Phantaruk is a survival horror/stealth game that takes place on Purity-02, a spaceship overrun by murderous clones and the game’s titular character, Phantaruk. The player must find a way to escape the ship before they succumb to the toxins of the parasite living inside your body, all while avoiding the multitude of enemies that roam the darkened corridors. In the distant future, a lethal strain of smallpox appeared and wiped out billions of people. In order to avoid a catastrophe of that magnitude from happening again, the H+ Corporation began researching ways of creating a new trans-human. By combining homo sapiens with advanced technology, and it was hoped that these trans-humans would be devoid of any biological weakness that regular humans possess. The Purity-02 was the H+ Corporation’s main research vessel until something went horribly wrong, and now its halls are filled with deranged clones and the implacable Phantaruk. Being stealthy is the only chance you have of survival.

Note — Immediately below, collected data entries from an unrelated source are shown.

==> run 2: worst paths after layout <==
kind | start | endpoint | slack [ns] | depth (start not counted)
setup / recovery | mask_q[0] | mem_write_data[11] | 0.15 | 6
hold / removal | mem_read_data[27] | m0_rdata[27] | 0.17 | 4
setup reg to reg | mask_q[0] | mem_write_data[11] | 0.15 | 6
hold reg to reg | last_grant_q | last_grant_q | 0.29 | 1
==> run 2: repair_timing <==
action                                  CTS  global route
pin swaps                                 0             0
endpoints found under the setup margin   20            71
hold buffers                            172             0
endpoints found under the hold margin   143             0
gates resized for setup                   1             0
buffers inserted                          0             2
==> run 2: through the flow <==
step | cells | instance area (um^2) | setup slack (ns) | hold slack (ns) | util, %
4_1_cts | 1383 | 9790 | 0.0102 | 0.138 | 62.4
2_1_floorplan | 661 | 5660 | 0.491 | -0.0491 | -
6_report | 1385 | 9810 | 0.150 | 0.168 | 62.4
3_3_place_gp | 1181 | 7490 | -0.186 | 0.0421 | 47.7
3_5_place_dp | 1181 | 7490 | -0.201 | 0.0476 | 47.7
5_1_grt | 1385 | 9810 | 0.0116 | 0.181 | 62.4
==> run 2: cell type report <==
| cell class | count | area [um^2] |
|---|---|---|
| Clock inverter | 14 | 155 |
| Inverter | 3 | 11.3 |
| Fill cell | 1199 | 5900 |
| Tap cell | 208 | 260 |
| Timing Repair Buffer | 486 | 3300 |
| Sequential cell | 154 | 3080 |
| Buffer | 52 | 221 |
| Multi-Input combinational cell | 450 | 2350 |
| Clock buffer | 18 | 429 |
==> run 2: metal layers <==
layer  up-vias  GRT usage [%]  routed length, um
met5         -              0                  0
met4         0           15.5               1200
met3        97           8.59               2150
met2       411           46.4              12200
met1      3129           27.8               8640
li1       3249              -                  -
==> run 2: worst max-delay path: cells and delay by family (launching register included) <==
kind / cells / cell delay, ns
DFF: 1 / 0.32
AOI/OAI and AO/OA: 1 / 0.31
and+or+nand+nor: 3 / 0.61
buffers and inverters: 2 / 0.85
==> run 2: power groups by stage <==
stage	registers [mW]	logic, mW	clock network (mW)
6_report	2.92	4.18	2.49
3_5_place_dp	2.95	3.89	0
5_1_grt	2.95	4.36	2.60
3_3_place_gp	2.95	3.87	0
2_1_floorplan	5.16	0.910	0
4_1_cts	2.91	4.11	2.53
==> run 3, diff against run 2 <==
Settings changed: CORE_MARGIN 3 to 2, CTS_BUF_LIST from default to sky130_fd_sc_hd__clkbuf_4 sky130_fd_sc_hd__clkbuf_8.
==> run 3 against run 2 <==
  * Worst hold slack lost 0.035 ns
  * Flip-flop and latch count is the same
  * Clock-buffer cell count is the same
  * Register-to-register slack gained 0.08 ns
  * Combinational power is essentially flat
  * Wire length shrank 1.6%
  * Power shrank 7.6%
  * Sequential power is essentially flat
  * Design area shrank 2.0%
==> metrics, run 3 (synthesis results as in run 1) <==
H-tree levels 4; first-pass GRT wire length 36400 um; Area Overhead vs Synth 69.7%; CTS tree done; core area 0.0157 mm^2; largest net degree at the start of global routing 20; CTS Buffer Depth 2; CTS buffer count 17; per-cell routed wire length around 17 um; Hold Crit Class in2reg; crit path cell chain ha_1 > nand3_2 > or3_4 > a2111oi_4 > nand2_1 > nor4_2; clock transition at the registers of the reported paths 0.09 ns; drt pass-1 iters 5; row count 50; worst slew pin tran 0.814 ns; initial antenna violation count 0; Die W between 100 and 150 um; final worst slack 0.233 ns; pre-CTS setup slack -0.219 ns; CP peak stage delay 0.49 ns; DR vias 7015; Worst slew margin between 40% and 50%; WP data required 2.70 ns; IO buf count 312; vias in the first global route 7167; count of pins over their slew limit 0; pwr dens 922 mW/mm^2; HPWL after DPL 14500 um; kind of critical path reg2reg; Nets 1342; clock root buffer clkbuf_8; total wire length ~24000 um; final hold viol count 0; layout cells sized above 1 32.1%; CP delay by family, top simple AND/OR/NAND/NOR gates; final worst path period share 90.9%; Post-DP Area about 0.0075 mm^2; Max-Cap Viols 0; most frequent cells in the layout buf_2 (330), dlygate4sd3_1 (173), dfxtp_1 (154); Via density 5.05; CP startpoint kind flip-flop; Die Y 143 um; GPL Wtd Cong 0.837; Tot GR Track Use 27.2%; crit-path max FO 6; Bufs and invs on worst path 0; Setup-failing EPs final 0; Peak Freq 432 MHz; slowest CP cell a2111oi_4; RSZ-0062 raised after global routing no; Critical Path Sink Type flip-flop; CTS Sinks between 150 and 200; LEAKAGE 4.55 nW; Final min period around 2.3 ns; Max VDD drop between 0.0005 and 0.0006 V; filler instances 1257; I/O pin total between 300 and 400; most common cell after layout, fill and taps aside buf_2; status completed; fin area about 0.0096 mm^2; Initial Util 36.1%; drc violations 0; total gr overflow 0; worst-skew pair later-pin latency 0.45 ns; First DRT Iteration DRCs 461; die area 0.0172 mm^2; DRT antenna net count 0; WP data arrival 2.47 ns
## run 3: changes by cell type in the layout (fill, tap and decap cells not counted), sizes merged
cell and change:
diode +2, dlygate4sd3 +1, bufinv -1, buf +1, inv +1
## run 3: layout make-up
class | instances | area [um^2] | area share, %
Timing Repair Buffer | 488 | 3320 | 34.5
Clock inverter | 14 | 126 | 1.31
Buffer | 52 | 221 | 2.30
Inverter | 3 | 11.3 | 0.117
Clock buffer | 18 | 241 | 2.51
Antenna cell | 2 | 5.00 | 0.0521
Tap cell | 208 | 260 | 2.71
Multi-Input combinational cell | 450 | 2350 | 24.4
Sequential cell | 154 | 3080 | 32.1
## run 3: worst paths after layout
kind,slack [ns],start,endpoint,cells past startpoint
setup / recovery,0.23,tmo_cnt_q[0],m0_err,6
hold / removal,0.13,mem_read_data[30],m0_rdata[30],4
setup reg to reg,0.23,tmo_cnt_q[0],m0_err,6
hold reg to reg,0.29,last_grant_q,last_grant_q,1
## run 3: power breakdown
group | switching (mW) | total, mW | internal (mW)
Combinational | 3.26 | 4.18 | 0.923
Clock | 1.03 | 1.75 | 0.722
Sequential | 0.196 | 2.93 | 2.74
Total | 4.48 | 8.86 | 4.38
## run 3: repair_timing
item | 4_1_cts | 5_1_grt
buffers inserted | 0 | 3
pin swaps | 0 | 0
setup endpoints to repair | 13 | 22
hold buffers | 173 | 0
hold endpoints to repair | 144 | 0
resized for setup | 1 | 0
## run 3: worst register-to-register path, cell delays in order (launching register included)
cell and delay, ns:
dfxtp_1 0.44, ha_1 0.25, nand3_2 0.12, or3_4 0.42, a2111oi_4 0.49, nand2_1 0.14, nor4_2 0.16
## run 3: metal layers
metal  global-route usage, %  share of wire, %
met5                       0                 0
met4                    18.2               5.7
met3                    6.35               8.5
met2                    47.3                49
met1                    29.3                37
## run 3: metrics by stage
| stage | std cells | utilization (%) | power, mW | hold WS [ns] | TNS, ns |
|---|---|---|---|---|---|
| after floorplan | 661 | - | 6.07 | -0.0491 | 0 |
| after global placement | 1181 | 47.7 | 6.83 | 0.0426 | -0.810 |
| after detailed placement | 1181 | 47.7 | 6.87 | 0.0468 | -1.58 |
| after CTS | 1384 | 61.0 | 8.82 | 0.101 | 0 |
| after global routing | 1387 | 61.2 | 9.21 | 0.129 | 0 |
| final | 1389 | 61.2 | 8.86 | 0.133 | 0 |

The gameplay will feel familiar for those of you who have played any of the other games in the genre, such as Outlast or Amnesia: Dark Descent. You have no way of fighting back, so hiding is your only option. How visible you are to enemies is indicated by an eye icon in the corner of your screen. It lights up when you can be seen easily, and disappears completely when in the shadows. You can lean from side to side to check around corners to make sure the way is clear without completely exposing yourself. If you do, however, happen to be spotted, you have a limited duration sprint to help get you to safety. There is also a flashlight to help you navigate some of the darker areas, but it requires batteries to power and it’s not a great idea to have it on when enemies are around. A PDA strapped to your forearm is used to keep track of the character’s vitals. Health is dealt with in a slightly different way in Phantaruk. 85 is the base number of health your character has. Whenever you take damage, the number goes up. Once it reaches 200, you die. If you aren’t taking damage your health slowly returns to 85. I thought it was strange to use this method instead of the more traditional 0-100 bar most other games use, but it essentially works the same way and doesn’t have any negative impact on the game so no big deal. The toxin meter is what you really need to worry about. It starts off at 0, then gradually fills up over time, thanks to the parasite inhabiting the character’s body. Once it reaches 100, the screen pulses green and you have only seconds to inject yourself with a syringe before you die. Syringes found laying about the spaceship are the only way to keep the toxins at bay, but they are limited in supply. I find this mechanic quite useful for controlling the pace of the game, and it also increases the tension by forcing the players to keep on moving.
The atmosphere in this game is everything you would expect from a horror game. Dark confined spaces. Machines and engines humming and whirring in the background. The graphics and lighting effects are nice, while the game itself ran very smoothly and I encountered no technical glitches during my playthrough. My only bone to pick is the AI of the clones. Sometimes they would run at me out of nowhere, and other times I could run right into them and it still wouldn’t provoke them to attack me. Hopefully, the developers can tune up the AI a little bit in the future updates. Speaking of the developers, Polyslash is a small development team based in Poland. They formed back in 2015 and this is their very first game release. So far I’m impressed by their work. They have two more unannounced games in the works and I look forward to seeing what else they can do! The game took me about 3 and a half hours to complete, but there are still more achievements for me to earn so I still have some more playing to do. It may seem on the short side but at such a low price ($11.99) it’s easily worth the purchase. If you’re looking to scratch a horror itch, you can’t go wrong with Phantaruk.